Cisco (CSCO) is adding network intelligence to its mobile platform with the $475 million acquisition of Israel’s Intucell. Intucell makes self-optimizing network (SON) software that helps operators manage traffic and bandwidth in real time. The startup scored a big win last February, when AT&T said it would deploy Intucell’s technology on its network.
AT&T says it has deployed Intucell’s SON software in 20 markets so far, and has tested the impact of the software in 13 of those markets. “All 13 markets have resulted in improvements of as much as 15% or more in call retainability and a 15% reduction in tower overloading,” according to AT&T’s website. When a cell tower goes down or is overloaded, the SON software routes callers to another tower.

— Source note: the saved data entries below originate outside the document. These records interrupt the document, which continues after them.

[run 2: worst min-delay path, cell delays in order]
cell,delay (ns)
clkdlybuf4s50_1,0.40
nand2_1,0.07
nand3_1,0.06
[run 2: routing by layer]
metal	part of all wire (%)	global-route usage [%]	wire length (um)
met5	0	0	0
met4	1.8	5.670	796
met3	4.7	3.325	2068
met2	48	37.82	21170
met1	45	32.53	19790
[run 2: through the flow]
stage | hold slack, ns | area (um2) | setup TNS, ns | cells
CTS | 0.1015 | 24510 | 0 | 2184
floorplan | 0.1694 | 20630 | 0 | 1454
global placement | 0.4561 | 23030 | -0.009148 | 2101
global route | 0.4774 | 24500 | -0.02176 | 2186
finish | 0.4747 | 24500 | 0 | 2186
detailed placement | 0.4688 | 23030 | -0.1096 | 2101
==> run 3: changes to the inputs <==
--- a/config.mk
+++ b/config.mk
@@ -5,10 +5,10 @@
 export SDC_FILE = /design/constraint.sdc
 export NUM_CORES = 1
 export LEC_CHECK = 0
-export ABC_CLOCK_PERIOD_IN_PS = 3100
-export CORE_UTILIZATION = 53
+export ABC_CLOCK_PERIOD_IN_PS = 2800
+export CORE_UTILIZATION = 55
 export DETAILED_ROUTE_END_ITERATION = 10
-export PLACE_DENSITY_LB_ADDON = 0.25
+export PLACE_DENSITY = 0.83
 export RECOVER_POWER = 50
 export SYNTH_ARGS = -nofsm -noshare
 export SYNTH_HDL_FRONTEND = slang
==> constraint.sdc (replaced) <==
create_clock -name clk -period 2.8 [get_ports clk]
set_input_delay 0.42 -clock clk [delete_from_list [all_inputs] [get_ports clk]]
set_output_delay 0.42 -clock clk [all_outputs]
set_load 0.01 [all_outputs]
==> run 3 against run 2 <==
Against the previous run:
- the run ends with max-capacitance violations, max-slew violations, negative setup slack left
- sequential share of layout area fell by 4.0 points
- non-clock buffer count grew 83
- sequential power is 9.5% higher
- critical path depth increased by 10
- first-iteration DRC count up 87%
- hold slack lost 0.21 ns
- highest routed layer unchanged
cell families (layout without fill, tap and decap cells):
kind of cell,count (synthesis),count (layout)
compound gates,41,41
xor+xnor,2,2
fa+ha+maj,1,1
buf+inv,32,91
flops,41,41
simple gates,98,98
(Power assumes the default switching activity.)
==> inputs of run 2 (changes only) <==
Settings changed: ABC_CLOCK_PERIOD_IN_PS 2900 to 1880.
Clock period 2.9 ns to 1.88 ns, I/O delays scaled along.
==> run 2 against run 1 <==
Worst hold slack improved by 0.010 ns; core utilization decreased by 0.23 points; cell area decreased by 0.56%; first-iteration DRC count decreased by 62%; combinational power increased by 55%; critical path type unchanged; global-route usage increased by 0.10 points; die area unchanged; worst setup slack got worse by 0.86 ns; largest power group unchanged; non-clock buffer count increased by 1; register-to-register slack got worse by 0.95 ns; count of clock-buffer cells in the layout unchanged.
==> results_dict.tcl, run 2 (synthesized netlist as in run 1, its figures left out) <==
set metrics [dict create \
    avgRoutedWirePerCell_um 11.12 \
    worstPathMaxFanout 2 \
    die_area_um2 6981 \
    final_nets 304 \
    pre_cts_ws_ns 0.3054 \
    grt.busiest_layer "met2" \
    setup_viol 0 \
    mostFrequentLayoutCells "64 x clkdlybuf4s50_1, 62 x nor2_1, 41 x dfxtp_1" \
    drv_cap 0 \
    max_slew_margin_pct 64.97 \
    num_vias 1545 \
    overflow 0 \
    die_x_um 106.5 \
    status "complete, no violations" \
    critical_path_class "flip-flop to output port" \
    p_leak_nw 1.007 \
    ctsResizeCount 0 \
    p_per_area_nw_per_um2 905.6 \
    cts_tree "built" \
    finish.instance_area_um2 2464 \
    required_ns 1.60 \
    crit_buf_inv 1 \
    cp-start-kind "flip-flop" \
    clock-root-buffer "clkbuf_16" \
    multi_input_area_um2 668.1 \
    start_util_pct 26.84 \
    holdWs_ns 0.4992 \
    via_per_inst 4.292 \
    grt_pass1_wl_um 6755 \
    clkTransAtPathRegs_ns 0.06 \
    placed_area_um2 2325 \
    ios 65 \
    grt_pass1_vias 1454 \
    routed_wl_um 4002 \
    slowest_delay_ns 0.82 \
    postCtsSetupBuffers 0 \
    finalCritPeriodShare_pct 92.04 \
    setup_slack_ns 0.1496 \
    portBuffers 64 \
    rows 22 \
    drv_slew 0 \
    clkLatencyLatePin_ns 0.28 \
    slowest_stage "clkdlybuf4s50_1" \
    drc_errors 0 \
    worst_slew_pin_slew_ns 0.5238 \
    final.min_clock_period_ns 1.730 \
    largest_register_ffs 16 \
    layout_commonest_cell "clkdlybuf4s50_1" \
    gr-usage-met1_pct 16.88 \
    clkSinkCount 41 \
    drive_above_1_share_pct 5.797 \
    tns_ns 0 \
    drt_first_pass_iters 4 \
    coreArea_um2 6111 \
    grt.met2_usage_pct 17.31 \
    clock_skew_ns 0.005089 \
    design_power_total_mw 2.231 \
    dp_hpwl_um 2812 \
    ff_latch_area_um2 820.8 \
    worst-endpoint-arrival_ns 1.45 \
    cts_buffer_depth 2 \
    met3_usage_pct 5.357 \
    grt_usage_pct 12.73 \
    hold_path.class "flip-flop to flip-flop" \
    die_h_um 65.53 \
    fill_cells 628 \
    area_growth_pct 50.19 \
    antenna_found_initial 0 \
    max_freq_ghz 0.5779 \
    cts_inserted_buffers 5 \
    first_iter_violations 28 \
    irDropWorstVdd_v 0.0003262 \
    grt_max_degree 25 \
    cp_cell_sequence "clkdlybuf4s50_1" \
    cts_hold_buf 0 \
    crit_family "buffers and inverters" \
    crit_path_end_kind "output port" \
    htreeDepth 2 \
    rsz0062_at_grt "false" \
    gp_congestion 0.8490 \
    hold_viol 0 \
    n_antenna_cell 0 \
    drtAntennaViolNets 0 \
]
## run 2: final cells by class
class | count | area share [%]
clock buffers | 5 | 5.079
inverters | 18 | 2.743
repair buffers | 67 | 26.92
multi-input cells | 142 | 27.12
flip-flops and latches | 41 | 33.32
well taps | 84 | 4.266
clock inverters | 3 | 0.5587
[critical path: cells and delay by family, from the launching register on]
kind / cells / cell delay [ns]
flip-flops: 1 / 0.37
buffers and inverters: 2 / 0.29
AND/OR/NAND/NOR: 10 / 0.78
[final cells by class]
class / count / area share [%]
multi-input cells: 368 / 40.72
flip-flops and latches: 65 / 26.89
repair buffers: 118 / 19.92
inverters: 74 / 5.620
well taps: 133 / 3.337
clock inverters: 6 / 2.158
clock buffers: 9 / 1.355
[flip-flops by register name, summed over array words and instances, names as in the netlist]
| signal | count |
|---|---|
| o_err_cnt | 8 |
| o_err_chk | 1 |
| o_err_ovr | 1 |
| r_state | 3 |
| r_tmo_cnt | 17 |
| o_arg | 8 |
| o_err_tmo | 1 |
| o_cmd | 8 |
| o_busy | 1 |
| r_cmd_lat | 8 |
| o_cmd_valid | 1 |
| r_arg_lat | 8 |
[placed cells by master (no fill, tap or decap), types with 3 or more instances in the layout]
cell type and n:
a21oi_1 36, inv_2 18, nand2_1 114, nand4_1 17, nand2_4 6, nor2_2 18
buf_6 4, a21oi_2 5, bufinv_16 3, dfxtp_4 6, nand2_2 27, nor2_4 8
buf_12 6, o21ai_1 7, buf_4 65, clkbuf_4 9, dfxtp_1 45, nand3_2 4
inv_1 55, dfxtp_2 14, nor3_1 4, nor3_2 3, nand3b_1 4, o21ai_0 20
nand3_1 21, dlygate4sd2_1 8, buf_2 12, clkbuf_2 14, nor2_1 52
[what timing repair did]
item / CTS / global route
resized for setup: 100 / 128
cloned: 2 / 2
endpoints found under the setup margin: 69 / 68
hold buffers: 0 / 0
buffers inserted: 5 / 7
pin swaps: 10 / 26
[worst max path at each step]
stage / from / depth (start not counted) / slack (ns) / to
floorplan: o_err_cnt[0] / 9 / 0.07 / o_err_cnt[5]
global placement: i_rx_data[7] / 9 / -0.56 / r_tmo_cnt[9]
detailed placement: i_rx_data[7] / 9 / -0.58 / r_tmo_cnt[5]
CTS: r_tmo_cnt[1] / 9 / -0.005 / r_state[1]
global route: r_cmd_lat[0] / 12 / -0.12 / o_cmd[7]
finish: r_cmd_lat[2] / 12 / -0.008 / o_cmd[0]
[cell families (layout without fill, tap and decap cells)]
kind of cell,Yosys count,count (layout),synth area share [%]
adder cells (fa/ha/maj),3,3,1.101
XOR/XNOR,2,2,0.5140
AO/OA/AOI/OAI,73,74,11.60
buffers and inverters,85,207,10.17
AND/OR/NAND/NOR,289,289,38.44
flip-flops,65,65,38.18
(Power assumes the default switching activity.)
$ cat config.mk
export PLATFORM = sky130hd
export DESIGN_NAME = mac_accumulator_flat
export DESIGN_NICKNAME = d
export VERILOG_FILES = /design/src/rtl/mac_pkg.sv /design/src/rtl/mac_accumulator_if.sv /design/src/rtl/valid_delay_line.sv /design/src/rtl/mac_accumulator.sv /design/src/flat_wrapper.sv
export SDC_FILE = /design/constraint.sdc
export NUM_CORES = 1
export LEC_CHECK = 0
export CAP_MARGIN = 20
export CORE_MARGIN = 4
export CORE_UTILIZATION = 45
export CTS_CLUSTER_DIAMETER = 200
export DETAILED_ROUTE_END_ITERATION = 6
export HOLD_SLACK_MARGIN = 0.05
export MAX_ROUTING_LAYER = met4
export PLACE_DENSITY = 0.8
export SYNTH_ARGS = -nofsm -noshare
export SYNTH_HDL_FRONTEND = slang
export SYNTH_SLANG_ARGS = --single-unit
$ cat constraint.sdc
create_clock -name clk -period 8 [get_ports clk]
set_input_delay 1.2 -clock clk [delete_from_list [all_inputs] [get_ports clk]]
set_output_delay 1.2 -clock clk [all_outputs]
set_load 0.02 [all_outputs]
`src/rtl/wb_regfile.sv`:
```
// wb_regfile: W-stage write-back data select feeding a 32x32 GPR file with same-cycle read bypass.
// Optional build macro WB_DISPLAY_EN prints one trace line per committed register write.
module wb_regfile (
  input  logic        Clock,
  input  logic        Reset,
  input  logic [31:0] IR_W,
  input  logic [4:0]  A3_W,
  input  logic [31:0] PC4_W,
  input  logic [31:0] AMO_W,
  input  logic [31:0] DR_W,
  input  logic [4:0]  A1,
  input  logic [4:0]  A2,
  output logic [31:0] RD1,
  output logic [31:0] RD2,
  output logic [31:0] WD_W,
  output logic        WE_W
);

  localparam logic [5:0] OP_RTYPE = 6'h00;
  localparam logic [5:0] OP_JAL   = 6'h03;
  localparam logic [5:0] OP_LB    = 6'h20;
  localparam logic [5:0] OP_LH    = 6'h21;
  localparam logic [5:0] OP_LW    = 6'h23;
  localparam logic [5:0] OP_LBU   = 6'h24;
  localparam logic [5:0] OP_LHU   = 6'h25;
  localparam logic [5:0] FN_JALR  = 6'h09;

  logic [5:0]  opcode_s;
  logic [5:0]  funct_s;
  logic [7:0]  byte_s;
  logic [15:0] half_s;
  logic [31:0] gpr_q [32];
  logic [31:0] gpr_d [32];
  logic        unused_ir_s;

  assign unused_ir_s = ^IR_W[25:6];

  // Write-back data select and write enable
  always_comb begin
    opcode_s = IR_W[31:26];
    funct_s  = IR_W[5:0];
    case (AMO_W[1:0])
      2'd0:    byte_s = DR_W[7:0];
      2'd1:    byte_s = DR_W[15:8];
      2'd2:    byte_s = DR_W[23:16];
      2'd3:    byte_s = DR_W[31:24];
      default: byte_s = DR_W[7:0];
    endcase
    // Halfword loads never trap on misalignment; only AMO_W[1] picks the half.
    if (AMO_W[1]) begin
      half_s = DR_W[31:16];
    end else begin
      half_s = DR_W[15:0];
    end
    case (opcode_s)
      OP_LW:   WD_W = DR_W;
      OP_LB:   WD_W = {{24{byte_s[7]}}, byte_s};
      OP_LBU:  WD_W = {24'd0, byte_s};
      OP_LH:   WD_W = {{16{half_s[15]}}, half_s};
      OP_LHU:  WD_W = {16'd0, half_s};
      OP_JAL:  WD_W = PC4_W + 32'd4;
      OP_RTYPE: begin
        if (funct_s == FN_JALR) begin
          WD_W = PC4_W + 32'd4;
        end else begin
          WD_W = AMO_W;
        end
      end
      default: WD_W = AMO_W;
    endcase
    WE_W = (A3_W != 5'd0);
  end

  // Next-state of the register file; $0 is pinned to zero
  always_comb begin
    for (int i = 0; i < 32; i++) begin
      if (WE_W && (A3_W == 5'(i))) begin
        gpr_d[i] = WD_W;
      end else begin
        gpr_d[i] = gpr_q[i];
      end
    end
    gpr_d[0] = 32'd0;
  end

  // Register storage with asynchronous clear
  always_ff @(posedge Clock or posedge Reset) begin
    if (Reset) begin
      for (int i = 0; i < 32; i++) begin
        gpr_q[i] <= 32'd0;
      end
    end else begin
      for (int i = 0; i < 32; i++) begin
        gpr_q[i] <= gpr_d[i];
      end
`ifdef WB_DISPLAY_EN
      if (WE_W) begin
        $display("@%08h: $%02d <= %08h", PC4_W - 32'd4, A3_W, WD_W);
      end
`else
`endif
    end
  end

  // Read port 1 with same-cycle bypass from the write-back stage
  always_comb begin
    if (A1 == 5'd0) begin
      RD1 = 32'd0;
    end else if (WE_W && (A1 == A3_W)) begin
      RD1 = WD_W;
    end else begin
      RD1 = gpr_q[A1];
    end
  end

  // Read port 2 with same-cycle bypass from the write-back stage
  always_comb begin
    if (A2 == 5'd0) begin
      RD2 = 32'd0;
    end else if (WE_W && (A2 == A3_W)) begin
      RD2 = WD_W;
    end else begin
      RD2 = gpr_q[A2];
    end
  end

endmodule

```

Cisco wants to use Intucell’s SON technology for more than just managing traffic; the company hopes to ultimately use network intelligence to help carriers create new revenue streams. “Through the addition of Intucell’s industry-leading SON technology, Cisco’s service provider mobility portfolio provides operators with unparalleled network intelligence and the unique ability to not only accommodate exploding network traffic, but to profit from it,” said Kelly Ahuja, general manager of Cisco’s service provider mobility group.

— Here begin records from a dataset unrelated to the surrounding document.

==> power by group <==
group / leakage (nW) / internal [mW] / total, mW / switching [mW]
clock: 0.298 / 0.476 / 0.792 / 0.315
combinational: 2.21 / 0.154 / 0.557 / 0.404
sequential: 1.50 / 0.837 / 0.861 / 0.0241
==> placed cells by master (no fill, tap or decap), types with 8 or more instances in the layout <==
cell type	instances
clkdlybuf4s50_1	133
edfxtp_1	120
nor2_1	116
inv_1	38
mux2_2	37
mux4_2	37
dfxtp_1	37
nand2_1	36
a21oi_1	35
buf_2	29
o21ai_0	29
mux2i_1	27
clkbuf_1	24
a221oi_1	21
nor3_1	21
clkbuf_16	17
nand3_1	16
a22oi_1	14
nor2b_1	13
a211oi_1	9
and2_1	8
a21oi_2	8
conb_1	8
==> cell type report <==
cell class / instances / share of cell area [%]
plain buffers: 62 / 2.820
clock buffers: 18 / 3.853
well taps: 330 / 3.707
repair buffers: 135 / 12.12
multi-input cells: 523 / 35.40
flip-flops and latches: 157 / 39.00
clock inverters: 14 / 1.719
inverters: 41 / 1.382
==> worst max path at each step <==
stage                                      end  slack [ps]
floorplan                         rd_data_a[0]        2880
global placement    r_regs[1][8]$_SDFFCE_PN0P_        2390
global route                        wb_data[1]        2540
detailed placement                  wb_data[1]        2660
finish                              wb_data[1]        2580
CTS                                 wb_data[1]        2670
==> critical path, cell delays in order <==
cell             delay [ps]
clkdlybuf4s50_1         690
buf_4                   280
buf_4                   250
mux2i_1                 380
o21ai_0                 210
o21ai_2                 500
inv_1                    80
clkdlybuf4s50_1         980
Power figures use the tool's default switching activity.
===== config.mk =====
export PLATFORM = sky130hd
export DESIGN_NAME = primary_ray_dispatch_flat
export DESIGN_NICKNAME = d
export VERILOG_FILES = /design/src/rtl/primary_ray_dispatch_if.sv /design/src/rtl/primary_ray_dispatch.sv /design/src/flat_wrapper.sv
export SDC_FILE = /design/constraint.sdc
export NUM_CORES = 1
export LEC_CHECK = 0
export ABC_CLOCK_PERIOD_IN_PS = 7200
export BUFFER_PORTS_ARGS = -buffer_cell sky130_fd_sc_hd__buf_2
export CORE_MARGIN = 3
export CORE_UTILIZATION = 45
export DETAILED_ROUTE_END_ITERATION = 10
export PLACE_DENSITY = 0.69
export SYNTH_ARGS = -nofsm -noshare
export SYNTH_HDL_FRONTEND = slang
export SYNTH_SLANG_ARGS = --single-unit
export TNS_END_PERCENT = 1

===== constraint.sdc =====
create_clock -name clk -period 7.2 [get_ports clk]
set_input_delay 0 -clock clk [delete_from_list [all_inputs] [get_ports clk]]
set_output_delay 0 -clock clk [all_outputs]
set_load 0.02 [all_outputs]
[config.mk]
export PLATFORM = sky130hd
export DESIGN_NAME = logic_sweep_unit
export DESIGN_NICKNAME = d
export VERILOG_FILES = /design/src/rtl/logic_sweep_unit.sv
export SDC_FILE = /design/constraint.sdc
export NUM_CORES = 1
export LEC_CHECK = 0
export ABC_AREA = 1
export BUFFER_PORTS_ARGS = -buffer_cell sky130_fd_sc_hd__buf_2
export CAP_MARGIN = 5
export CORE_UTILIZATION = 40
export DETAILED_ROUTE_END_ITERATION = 6
export SYNTH_ARGS = -nofsm -noshare
export SYNTH_HDL_FRONTEND = slang
export SYNTH_SLANG_ARGS = --single-unit
[constraint.sdc]
create_clock -name clk -period 1.3 [get_ports clk]
set_input_delay 0.195 -clock clk [delete_from_list [all_inputs] [get_ports clk]]
set_output_delay 0.195 -clock clk [all_outputs]
set_load 0.005 [all_outputs]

The Intucell purchase is the latest acquisition for the Cisco’s service provider mobility group. Last month Cisco bought BroadHop, a Colorado-based provider of policy control and service management solutions. In September, Cisco purchased Ireland’s ThinkSmart, creator of software that helps service providers use location analytics to analyze end user behavior.
For Intucell’s investors, the $475 million deal will represent a very rich return. The company’s largest investor was Bessemer Venture Partners, which bought almost half of Intucell for $6 million two years ago.